Content starts
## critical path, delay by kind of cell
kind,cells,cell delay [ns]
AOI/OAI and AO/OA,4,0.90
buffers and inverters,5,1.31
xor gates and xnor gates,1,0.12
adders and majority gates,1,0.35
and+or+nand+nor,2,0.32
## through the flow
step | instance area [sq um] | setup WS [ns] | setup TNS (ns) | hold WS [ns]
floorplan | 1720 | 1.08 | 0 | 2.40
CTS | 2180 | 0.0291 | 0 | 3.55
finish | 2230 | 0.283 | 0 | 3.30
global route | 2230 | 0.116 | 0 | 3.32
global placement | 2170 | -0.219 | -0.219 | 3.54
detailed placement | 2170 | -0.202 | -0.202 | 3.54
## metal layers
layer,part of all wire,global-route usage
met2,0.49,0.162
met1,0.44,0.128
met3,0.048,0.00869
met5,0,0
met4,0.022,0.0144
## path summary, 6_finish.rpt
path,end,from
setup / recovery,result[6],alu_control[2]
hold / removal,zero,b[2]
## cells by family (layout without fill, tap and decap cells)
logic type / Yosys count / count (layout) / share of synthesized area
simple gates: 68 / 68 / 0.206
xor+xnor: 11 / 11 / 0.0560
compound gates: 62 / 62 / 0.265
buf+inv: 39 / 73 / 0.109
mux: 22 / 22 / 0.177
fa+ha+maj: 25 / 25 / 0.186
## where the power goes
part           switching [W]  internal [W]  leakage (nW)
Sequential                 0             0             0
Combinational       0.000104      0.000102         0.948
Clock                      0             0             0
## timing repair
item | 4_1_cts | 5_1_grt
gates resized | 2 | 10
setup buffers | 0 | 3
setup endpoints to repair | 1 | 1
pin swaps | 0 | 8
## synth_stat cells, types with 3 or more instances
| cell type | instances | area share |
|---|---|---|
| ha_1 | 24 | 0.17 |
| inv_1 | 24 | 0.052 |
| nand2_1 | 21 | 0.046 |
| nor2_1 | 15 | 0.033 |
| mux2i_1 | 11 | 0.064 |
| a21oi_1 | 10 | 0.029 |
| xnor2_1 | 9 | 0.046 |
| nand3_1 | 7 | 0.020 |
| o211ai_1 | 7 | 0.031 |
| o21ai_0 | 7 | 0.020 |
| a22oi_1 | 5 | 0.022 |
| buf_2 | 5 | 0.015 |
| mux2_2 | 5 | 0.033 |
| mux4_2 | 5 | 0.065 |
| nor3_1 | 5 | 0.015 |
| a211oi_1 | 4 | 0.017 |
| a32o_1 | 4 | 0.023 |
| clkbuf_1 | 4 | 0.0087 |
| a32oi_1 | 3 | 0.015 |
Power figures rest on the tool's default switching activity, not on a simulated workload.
[/design/flow/design.v]
localparam EGF_ORDER = 4;
localparam logic EGF_PRI_POL[EGF_ORDER : 0] = '{1, 0, 0, 1, 1};
localparam RS_COR_CAP = 2;
localparam RS_PAR_LEN = 2 * RS_COR_CAP;
localparam RS_COD_LEN = 2 ** EGF_ORDER - 1;
localparam RS_MES_LEN = RS_COD_LEN - RS_PAR_LEN;
localparam logic [RS_PAR_LEN : 0][EGF_ORDER - 1 : 0] RS_GEN_POL = '{'b0001, 'b1101, 'b1100, 'b1000, 'b0111};
localparam ENC_SYM_NUM = 4;
localparam CON_PHA_NUM = 3;
localparam FOR_PHA_NUM = 3;
typedef enum logic [$clog2(CON_PHA_NUM) - 1 : 0] {
    CON_IDL,
    CON_PRE,
    CON_WOR
} CON_PHASE;
typedef enum logic [$clog2(FOR_PHA_NUM) - 1 : 0] {
    FOR_IDL,
    FOR_HAL,
    FOR_FUL
} FOR_PHASE;
module enc_selector (
    input clk,
    input rst_n,
    input CON_PHASE con_phase,
    input [$clog2(RS_COD_LEN) - 1 : 0] con_counter,
    input [$clog2(ENC_SYM_NUM + 1) - 1 : 0] buf_valid,
    input [ENC_SYM_NUM - 1 : 0][EGF_ORDER - 1 : 0] buf_data,
    input [ENC_SYM_NUM - 1 : 0][EGF_ORDER - 1 : 0] pro_data,
    input [ENC_SYM_NUM - 1 : 0][EGF_ORDER - 1 : 0] pro_data_reg,
    output logic [ENC_SYM_NUM - 1 : 0][EGF_ORDER - 1 : 0] sel_data
);
    always_ff @(posedge clk) begin
        if (con_phase != CON_WOR) begin
            sel_data <= '0;
        end else if (con_counter < ENC_SYM_NUM) begin
            for (int i = ENC_SYM_NUM - 1; i >= 0; i --) begin
                if (i >= buf_valid) begin
                    sel_data[i] <= pro_data_reg[i - buf_valid];
                end else begin
                    sel_data[i] <= buf_data[i + ENC_SYM_NUM - buf_valid];
                end
            end
        end else if (con_counter < RS_MES_LEN) begin
            sel_data <= buf_data;
        end else if (con_counter < ENC_SYM_NUM + RS_MES_LEN) begin
            for (int i = ENC_SYM_NUM - 1; i >= 0; i --) begin
                if (i >= ENC_SYM_NUM - buf_valid) begin
                    sel_data[i] <= buf_data[i];
                end else begin
                    sel_data[i] <= pro_data[i + buf_valid];
                end
            end
        end else if (con_counter <= RS_COD_LEN) begin
            sel_data <= pro_data;
        end else begin
            sel_data <= '0;
        end
    end
endmodule
[/design/flow/run.sh]
#!/bin/bash
# OpenROAD 26Q1-2900-gdf79404cd8, Yosys 0.63+post, stock flow scripts
make -C /OpenROAD-flow-scripts/flow DESIGN_CONFIG=/design/flow/config.mk WORK_HOME=/design/flow/orfs finish
[/design/flow/config.mk]
export PLATFORM = sky130hd
export DESIGN_NAME = enc_selector
export DESIGN_NICKNAME = enc_selector
export VERILOG_FILES = /design/flow/design.v
export SDC_FILE = /design/flow/constraint.sdc
export NUM_CORES = 4
export LEC_CHECK = 1
export CORE_UTILIZATION = 40
export SYNTH_HDL_FRONTEND = slang
[/design/flow/constraint.sdc]
current_design enc_selector

set clk_period 4.5
set clk_io_pct 0.2

create_clock -name clk0 -period $clk_period [get_ports {clk}]

set non_clock_inputs [all_inputs -no_clocks]
set_input_delay [expr $clk_period * $clk_io_pct] -clock clk0 $non_clock_inputs
set_output_delay [expr $clk_period * $clk_io_pct] -clock clk0 [all_outputs]
==> run summary <==
Commonest Layout Cell -> clkdlybuf4s50_1
Hold Path End -> sel_data[5]
Pins over their slew limit -> 0
CTS tree -> built
Cts bufs inserted -> 3
HP Class -> in -> reg
Yosys top cell by area -> mux4_2
Largest regs -> sel_data: 16 flops
Largest net degree at the start of global routing -> 41
Post-CTS Setup Inserts -> 0
Fillcell total -> 488
Gr ovfl total -> 0
DP HPWL -> 5280 µm
Hold Path Depth -> 3
Worst endpoint data arrival time -> 3.50 ns
Clock transition at the registers of the reported paths -> 0.07 ns
DR pass1 iterations -> 4
Fin Hold WS -> 1.40 ns
Slew margin rel. -> 45.5%
Shortest period the worst path allows -> 3.36 ns
Pre-CTS setup slack -> 0.916 ns
Hold path start -> buf_data[5]
CTS H-tree depth -> 1
Syn Area/Cell -> 10.9 µm²
Final routed DRC violation total -> 0
Transition time of the tightest slew-check pin -> 0.818 ns
DIE AREA -> 6290 µm²
CP cell instances -> clkdlybuf4s50_1 > inv_2 > ha_1 > clkinv_1 > o31ai_2 > a221oi_1 > a211oi_1
Fp util -> 42.4%
Routability cong. -> 0.912
Vias per inst -> 6.41
Max FO, Critical Path -> 11
Number of cells in Yosys stat -> 219
Initial antenna violation count -> 0
# IOs -> 75
Hold Fails Final Rpt -> 0
Crit Path Class -> in -> reg
Leakage -> 1.09 nW
Yosys warnings -> 0
Area Overhead vs Synth -> 33.1%
Routed wire length -> 7070 µm
Total power -> 590 µW
CP Launch Type -> input port
Post-layout period usage -> 74.6%
Antenna diodes -> 0
Tool warnings -> 30
Post-CTS sizing -> 0
Cells after synthesis -> 219
Largest register FFs -> 16
Port Buf Inserts -> 73
Clock sinks -> 16
Wirelength per Cell -> 20.1 µm
Max frequency -> 298 MHz
Layout cells sized above 1 -> 23.6%
Setup TNS -> 0 ns
Max-cap violations -> 0
Initial DRC Count -> 171
Top cells, area -> mux4_2, dfxtp_1, a211oi_1
Via count -> 2,256
Register area share after synthesis -> 13.4%
Mapped Area -> 2390 µm²
Die X -> 79.3 µm
CORE AREA -> 5640 µm²
Critical Path RT -> 4.65 ns
Synth cell types -> 41
Vias in the first global route -> 2,220
Crit-path slowest cell -> clkdlybuf4s50_1
PwrDens -> 185 nW/µm²
Final setup fails -> 0
Overall global routing resource usage -> 25.4%
Max clock buf depth -> 2
RSZ-0062 raised after global routing -> no
Cell Rows -> 27
Outcome -> finished, final reports clean
CP peak stage delay -> 0.85 ns
Most instantiated logic cells after routing -> clkdlybuf4s50_1, mux4_2, a211oi_1
Die H -> 79.3 µm
Yosys stat area -> 2390 µm²
First-pass GRT wire length -> 11,700 µm
Antenna viol nets, final -> 0
Clk Tree Root Cell -> clkbuf_8
Final worst slack -> 1.14 ns
Top-area cell share -> 37.7%
Ys flops -> 16
Worst vdd ir -> 97.2 µV
Hold Buf Count CTS -> 0
Most flop-heavy register -> sel_data
CP endpoint kind -> flop
layer usage:
metal / track usage, % / vias up / wire length [µm] / share of wire, %
met5: 0 / - / 0 / 0
met4: 2.91 / 0 / 55 / 0.78
met3: 7.12 / 4 / 644 / 9.1
met2: 37.8 / 119 / 3250 / 46
met1: 40.0 / 1074 / 3120 / 44
li1: - / 1059 / - / -
synthesized netlist by cell type:
| cell | number |
|---|---|
| mux4_2 | 40 |
| a211oi_1 | 18 |
| dfxtp_1 | 16 |
| a21oi_1 | 13 |
| mux2i_1 | 13 |
| nor2_1 | 11 |
| buf_2 | 7 |
| clkbuf_1 | 7 |
| nor3_1 | 7 |
| ha_1 | 6 |
| nor2b_1 | 6 |
| nand4_1 | 5 |
| o31ai_1 | 5 |
| a221o_1 | 4 |
| a221oi_1 | 4 |
| a22o_1 | 4 |
| a311oi_1 | 4 |
| buf_4 | 4 |
| mux2_2 | 4 |
| nand2b_1 | 4 |
| nor4_1 | 4 |
| a2111oi_2 | 3 |
| inv_1 | 3 |
| inv_2 | 3 |
| nand2_1 | 3 |
| o21ai_1 | 3 |
| a31o_1 | 2 |
| buf_6 | 2 |
| clkinv_1 | 2 |
| a211o_1 | 1 |
| a31oi_1 | 1 |
| and4_1 | 1 |
| buf_1 | 1 |
| mux2_1 | 1 |
| nand3_1 | 1 |
| nand4_2 | 1 |
| nor2_4 | 1 |
| o21a_4 | 1 |
| o21ai_2 | 1 |
| o31ai_2 | 1 |
| or2_2 | 1 |
critical path, delay by kind of cell:
kind            cells  cell delay, ns
compound gates      3            0.98
buf+inv             3            1.16
fa+ha+maj           1            0.47
through the flow:
step                area (µm²)  instances  utilization (%)
floorplan                 2390        219                -
global placement          3130        348             55.4
detailed placement        3130        348             55.4
CTS                       3180        352             56.4
global route              3180        352             56.4
finish                    3180        352             56.4
cell families (layout without fill, tap and decap cells):
group,after synthesis,count (layout),synth area share (%)
compound gates,65,65,21.4
mux,58,58,45.4
simple gates,45,45,10.5
buf+inv,29,90,6.17
flops,16,16,13.4
fa+ha+maj,6,6,3.14
how the worst max path moves through the flow:
stage / startpoint / endpoint / slack (ns) / cells past startpoint
global route: buf_valid[2] / sel_data[15] / 1.0 / 7
CTS: buf_valid[2] / sel_data[15] / 1.17 / 7
finish: buf_valid[2] / sel_data[15] / 1.14 / 7
layout make-up:
| cell class | count | area [µm²] | share of cell area, % |
|---|---|---|---|
| clock buffer | 4 | 55.1 | 1.73 |
| tap | 72 | 90.1 | 2.83 |
| inverter | 8 | 30.0 | 0.943 |
| multi-input combinational | 174 | 1920 | 60.5 |
| timing repair buffer | 78 | 763 | 24.0 |
| sequential | 16 | 320 | 10.1 |
power by group:
part / leakage (nW) / switching (mW) / total, mW / internal [mW]
sequential: 0.131 / 0.00197 / 0.152 / 0.151
combinational: 0.933 / 0.135 / 0.304 / 0.168
clock: 0.0288 / 0.0558 / 0.134 / 0.0777
Power and IR drop assume default switching activity.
Content ends
EXERCISE DETAILS >> Some lines contain the word "buffers". Pull each one out of the listing.

ANSWER AREA >>
buffers and inverters,5,1.31
setup buffers | 0 | 3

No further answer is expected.